** RECORDS FOR THIS EXERCISE follows **

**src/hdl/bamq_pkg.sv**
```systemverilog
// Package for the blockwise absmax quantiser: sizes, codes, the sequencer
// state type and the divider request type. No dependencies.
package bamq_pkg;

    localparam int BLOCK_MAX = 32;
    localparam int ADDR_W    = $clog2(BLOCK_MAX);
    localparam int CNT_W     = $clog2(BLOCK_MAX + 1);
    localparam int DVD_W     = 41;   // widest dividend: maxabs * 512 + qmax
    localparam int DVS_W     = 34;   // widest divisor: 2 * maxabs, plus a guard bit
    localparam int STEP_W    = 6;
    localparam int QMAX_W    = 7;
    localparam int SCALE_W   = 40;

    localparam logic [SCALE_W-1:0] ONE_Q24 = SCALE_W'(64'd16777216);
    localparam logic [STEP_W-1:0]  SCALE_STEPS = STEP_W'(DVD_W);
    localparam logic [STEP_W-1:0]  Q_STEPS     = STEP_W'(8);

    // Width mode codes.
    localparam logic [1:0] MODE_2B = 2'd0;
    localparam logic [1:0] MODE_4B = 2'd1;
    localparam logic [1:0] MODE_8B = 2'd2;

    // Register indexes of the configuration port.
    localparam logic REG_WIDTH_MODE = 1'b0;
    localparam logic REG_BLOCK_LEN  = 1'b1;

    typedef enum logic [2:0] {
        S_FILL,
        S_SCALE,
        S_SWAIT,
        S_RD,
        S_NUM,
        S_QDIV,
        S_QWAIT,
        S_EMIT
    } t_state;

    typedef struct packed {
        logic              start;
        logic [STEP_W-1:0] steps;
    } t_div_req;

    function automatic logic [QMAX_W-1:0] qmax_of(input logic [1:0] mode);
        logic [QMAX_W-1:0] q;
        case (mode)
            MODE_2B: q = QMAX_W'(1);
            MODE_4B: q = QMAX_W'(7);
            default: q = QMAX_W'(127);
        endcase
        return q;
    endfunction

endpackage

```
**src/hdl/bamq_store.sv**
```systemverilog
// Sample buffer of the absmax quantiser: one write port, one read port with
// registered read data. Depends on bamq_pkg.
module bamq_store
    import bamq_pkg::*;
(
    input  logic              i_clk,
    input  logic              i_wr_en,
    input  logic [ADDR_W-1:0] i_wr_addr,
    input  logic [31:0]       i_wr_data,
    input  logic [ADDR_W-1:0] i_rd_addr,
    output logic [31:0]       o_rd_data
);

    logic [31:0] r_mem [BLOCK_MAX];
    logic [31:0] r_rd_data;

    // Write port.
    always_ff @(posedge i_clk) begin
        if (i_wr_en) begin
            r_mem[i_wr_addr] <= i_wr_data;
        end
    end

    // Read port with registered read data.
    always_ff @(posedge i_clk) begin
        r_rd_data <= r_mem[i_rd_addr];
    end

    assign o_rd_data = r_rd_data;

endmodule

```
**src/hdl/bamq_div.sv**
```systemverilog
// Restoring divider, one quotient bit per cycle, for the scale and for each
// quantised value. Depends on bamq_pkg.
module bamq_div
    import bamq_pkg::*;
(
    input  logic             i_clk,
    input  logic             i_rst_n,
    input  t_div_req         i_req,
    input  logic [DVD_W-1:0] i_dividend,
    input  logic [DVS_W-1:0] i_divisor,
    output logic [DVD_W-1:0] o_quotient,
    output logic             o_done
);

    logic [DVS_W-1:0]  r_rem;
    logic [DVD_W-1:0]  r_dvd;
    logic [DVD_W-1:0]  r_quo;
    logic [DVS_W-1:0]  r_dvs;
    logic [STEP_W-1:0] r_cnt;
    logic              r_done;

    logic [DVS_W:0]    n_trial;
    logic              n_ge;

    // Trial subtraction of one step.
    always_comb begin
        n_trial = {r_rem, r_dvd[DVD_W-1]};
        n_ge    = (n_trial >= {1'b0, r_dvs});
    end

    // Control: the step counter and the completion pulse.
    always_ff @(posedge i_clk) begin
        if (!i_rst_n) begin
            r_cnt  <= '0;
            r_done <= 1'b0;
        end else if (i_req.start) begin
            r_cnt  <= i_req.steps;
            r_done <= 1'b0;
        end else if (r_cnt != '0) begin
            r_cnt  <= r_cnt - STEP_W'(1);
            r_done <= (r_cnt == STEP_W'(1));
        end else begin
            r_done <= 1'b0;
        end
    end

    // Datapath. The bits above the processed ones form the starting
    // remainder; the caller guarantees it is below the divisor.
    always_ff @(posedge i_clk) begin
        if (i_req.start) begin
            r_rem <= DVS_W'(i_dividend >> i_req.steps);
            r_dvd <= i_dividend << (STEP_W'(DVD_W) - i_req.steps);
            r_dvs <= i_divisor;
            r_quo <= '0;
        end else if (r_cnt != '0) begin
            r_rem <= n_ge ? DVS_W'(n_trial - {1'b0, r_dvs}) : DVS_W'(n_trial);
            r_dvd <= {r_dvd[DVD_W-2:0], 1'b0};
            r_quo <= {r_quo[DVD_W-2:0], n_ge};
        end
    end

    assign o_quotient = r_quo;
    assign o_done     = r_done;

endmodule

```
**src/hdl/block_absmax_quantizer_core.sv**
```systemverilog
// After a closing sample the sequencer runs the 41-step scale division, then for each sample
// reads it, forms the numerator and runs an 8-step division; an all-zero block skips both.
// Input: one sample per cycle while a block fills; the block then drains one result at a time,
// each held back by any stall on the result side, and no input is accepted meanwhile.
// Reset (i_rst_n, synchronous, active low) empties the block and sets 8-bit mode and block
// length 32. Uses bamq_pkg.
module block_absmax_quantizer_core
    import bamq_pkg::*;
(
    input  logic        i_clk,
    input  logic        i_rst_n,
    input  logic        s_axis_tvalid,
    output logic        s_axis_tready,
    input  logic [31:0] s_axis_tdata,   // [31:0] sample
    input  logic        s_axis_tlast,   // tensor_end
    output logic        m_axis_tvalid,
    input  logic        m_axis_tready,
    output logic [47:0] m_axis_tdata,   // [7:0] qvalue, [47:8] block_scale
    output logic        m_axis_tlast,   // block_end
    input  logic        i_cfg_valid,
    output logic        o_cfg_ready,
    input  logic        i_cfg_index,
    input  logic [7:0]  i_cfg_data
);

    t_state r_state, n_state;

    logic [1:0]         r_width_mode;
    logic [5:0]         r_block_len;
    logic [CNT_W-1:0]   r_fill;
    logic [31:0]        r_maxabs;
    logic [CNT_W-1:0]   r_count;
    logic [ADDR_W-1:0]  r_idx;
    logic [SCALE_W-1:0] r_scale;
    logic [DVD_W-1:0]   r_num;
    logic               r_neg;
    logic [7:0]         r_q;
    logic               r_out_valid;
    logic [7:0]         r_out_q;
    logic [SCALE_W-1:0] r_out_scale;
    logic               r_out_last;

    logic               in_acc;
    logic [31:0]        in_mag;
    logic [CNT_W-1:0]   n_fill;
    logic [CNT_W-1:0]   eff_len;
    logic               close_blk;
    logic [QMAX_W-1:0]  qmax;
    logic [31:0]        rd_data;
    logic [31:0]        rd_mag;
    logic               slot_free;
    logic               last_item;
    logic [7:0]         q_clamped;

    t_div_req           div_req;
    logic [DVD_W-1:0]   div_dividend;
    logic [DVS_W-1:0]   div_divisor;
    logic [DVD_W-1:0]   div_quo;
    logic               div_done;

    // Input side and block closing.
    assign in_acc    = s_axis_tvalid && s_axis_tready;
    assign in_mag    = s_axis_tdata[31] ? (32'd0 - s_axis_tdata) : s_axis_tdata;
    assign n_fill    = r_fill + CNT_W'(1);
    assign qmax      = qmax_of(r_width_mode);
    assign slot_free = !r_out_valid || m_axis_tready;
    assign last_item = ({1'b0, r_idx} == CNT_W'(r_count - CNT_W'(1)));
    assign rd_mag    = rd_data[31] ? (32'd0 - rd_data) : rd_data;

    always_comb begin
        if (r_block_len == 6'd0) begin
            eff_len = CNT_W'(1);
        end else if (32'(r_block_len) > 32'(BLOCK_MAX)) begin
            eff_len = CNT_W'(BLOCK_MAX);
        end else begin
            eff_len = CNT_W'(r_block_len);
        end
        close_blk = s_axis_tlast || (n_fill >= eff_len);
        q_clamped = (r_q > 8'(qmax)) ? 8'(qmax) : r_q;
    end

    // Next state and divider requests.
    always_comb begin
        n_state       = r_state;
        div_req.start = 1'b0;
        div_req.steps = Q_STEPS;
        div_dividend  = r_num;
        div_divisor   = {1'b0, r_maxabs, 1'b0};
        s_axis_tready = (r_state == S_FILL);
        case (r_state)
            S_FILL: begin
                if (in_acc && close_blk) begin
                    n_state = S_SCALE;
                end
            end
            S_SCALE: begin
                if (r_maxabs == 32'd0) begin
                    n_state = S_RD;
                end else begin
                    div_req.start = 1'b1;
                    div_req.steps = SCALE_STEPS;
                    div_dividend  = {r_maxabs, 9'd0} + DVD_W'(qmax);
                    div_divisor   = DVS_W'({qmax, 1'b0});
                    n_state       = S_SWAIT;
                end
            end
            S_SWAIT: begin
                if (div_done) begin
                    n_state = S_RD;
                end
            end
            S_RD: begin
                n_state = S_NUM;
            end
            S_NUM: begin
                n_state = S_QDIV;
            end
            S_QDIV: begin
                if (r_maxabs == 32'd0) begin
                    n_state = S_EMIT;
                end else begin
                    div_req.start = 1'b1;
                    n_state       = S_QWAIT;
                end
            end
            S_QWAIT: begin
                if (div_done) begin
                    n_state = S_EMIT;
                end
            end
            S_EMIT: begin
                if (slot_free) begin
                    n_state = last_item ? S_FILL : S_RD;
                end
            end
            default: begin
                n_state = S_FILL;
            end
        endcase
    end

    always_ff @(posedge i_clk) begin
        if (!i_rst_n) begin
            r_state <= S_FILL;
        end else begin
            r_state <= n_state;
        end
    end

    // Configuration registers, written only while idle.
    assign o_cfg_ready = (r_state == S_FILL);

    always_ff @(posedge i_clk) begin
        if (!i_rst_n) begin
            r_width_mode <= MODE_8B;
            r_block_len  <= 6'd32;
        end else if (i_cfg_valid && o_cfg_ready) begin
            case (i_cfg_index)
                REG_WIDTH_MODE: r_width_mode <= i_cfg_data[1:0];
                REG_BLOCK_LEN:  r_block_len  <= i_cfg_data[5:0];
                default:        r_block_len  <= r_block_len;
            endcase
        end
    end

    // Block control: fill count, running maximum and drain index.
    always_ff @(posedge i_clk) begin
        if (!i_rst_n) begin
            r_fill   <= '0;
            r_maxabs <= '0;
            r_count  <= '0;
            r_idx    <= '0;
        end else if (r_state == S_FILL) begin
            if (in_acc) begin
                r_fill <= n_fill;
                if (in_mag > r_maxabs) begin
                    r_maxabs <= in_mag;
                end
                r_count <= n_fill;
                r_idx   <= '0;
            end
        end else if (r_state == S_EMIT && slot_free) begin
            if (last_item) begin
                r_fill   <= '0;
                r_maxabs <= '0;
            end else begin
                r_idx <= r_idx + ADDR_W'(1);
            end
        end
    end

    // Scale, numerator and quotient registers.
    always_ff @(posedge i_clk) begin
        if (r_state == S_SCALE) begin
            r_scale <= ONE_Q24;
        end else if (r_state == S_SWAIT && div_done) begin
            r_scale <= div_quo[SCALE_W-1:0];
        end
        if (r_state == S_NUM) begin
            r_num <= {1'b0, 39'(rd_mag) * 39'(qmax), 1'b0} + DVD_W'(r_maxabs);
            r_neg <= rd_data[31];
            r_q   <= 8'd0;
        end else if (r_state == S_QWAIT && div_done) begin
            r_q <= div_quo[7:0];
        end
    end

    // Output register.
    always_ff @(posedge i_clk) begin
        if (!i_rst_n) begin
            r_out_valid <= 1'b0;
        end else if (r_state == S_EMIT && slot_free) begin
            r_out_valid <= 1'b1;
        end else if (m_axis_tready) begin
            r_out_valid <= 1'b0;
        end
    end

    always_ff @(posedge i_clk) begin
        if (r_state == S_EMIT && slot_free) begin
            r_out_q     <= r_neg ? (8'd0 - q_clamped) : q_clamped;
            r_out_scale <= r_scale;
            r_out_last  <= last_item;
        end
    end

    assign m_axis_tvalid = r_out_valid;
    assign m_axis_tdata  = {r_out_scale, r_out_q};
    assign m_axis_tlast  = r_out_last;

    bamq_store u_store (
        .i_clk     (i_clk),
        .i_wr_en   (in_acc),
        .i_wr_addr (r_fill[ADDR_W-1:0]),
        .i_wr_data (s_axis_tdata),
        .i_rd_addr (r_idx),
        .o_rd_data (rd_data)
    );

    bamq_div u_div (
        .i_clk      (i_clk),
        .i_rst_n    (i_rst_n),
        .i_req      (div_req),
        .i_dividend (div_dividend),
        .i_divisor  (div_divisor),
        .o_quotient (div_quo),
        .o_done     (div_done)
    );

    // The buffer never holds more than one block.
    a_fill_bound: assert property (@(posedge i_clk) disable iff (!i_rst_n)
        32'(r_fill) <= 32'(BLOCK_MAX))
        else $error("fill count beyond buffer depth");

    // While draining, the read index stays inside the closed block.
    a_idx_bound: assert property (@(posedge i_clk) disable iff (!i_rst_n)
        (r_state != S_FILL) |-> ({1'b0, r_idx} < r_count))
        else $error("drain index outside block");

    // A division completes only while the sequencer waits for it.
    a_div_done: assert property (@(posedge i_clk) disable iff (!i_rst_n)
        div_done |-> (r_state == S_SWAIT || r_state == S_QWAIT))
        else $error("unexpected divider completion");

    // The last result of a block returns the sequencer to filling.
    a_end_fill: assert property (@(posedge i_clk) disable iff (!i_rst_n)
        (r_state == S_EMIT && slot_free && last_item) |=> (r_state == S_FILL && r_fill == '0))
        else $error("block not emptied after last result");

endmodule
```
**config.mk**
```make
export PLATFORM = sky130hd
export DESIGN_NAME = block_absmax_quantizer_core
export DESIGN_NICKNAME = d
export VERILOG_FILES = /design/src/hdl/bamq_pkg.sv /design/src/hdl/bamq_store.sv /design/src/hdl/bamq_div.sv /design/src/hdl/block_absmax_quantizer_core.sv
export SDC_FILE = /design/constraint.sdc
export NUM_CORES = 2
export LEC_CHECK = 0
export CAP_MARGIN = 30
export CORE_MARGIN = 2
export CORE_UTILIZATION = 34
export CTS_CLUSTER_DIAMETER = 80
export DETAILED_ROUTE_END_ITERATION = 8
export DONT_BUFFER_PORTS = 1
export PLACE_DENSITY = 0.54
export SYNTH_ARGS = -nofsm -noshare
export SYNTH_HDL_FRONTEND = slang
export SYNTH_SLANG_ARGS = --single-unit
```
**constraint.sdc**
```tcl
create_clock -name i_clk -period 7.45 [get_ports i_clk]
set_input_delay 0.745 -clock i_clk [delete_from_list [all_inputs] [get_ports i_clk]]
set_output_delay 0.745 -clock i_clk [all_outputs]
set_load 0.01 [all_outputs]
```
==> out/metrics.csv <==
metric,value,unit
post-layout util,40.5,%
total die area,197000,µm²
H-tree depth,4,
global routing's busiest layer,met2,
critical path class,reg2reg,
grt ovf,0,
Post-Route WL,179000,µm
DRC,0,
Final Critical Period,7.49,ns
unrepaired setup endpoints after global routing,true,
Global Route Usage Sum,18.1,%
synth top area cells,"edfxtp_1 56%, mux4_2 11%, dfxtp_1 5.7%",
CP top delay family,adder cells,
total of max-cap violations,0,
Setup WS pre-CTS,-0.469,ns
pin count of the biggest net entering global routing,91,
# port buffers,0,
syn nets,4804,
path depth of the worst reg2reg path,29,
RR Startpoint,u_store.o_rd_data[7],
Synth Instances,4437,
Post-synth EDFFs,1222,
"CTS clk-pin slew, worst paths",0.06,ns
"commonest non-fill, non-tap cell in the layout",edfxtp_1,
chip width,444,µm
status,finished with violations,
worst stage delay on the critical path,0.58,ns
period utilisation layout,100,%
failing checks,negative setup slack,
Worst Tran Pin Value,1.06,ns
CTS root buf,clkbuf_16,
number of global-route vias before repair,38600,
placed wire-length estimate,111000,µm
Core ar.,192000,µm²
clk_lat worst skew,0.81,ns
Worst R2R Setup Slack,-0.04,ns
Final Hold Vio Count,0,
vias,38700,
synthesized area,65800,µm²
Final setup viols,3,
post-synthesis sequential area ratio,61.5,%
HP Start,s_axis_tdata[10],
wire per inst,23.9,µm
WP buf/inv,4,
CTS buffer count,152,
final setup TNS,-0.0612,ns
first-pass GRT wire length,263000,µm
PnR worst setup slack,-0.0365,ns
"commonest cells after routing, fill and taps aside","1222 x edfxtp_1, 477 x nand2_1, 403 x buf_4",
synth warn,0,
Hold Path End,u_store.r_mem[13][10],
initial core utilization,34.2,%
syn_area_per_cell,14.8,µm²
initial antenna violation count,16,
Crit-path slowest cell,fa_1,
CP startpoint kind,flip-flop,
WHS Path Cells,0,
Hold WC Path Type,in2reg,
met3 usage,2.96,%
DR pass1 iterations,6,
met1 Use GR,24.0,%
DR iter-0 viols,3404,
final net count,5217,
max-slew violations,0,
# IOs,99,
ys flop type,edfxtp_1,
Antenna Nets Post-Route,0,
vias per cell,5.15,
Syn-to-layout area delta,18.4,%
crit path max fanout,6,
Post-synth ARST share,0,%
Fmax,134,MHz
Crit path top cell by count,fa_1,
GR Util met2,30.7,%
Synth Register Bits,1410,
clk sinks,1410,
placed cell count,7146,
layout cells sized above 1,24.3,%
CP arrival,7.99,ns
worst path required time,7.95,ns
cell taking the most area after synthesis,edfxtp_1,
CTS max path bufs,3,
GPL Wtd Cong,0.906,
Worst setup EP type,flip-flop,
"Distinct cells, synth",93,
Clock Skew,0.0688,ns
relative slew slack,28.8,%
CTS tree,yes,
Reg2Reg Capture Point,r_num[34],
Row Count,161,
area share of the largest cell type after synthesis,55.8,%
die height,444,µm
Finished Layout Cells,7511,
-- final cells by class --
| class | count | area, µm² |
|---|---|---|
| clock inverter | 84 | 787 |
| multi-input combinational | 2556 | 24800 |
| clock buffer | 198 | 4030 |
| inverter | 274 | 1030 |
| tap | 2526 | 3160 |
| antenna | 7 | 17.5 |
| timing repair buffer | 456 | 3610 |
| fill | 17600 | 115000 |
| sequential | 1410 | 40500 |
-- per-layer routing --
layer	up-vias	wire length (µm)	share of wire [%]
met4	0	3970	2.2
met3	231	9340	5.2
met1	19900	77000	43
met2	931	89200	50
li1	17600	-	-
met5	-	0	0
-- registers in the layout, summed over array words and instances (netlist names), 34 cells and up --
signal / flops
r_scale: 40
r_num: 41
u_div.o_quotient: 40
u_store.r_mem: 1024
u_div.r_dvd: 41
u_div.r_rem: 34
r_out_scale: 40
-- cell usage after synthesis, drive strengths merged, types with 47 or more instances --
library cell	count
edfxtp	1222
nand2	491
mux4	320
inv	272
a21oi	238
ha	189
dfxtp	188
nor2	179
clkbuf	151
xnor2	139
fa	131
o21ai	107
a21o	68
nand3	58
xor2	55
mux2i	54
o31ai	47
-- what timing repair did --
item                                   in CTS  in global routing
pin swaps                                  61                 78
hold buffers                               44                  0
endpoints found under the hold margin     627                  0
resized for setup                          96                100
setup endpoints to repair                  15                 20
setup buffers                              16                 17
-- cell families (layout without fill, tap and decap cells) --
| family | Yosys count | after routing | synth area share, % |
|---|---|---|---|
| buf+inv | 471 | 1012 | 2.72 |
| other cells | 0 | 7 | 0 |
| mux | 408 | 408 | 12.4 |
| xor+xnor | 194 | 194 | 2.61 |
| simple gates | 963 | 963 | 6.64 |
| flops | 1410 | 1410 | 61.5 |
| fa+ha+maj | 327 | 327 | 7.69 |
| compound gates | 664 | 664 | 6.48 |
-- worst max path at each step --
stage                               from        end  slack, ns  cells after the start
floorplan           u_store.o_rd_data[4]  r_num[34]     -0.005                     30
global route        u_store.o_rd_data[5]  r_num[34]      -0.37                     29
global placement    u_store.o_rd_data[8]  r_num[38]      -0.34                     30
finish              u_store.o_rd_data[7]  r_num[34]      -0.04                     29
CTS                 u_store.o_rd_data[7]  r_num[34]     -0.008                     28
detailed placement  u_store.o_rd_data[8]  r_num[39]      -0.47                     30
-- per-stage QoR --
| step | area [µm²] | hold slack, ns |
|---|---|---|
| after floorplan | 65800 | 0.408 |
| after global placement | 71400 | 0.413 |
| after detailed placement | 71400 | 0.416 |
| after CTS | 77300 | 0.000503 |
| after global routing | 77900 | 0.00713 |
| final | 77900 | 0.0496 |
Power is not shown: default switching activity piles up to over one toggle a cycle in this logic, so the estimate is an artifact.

** End of RECORDS FOR THIS EXERCISE **

- _REQUIRED ACTION_: Copy out each line of the records where the word "inverter" appears.

- _RESULT OF THE TASK_:
| clock inverter | 84 | 787 |
| inverter | 274 | 1030 |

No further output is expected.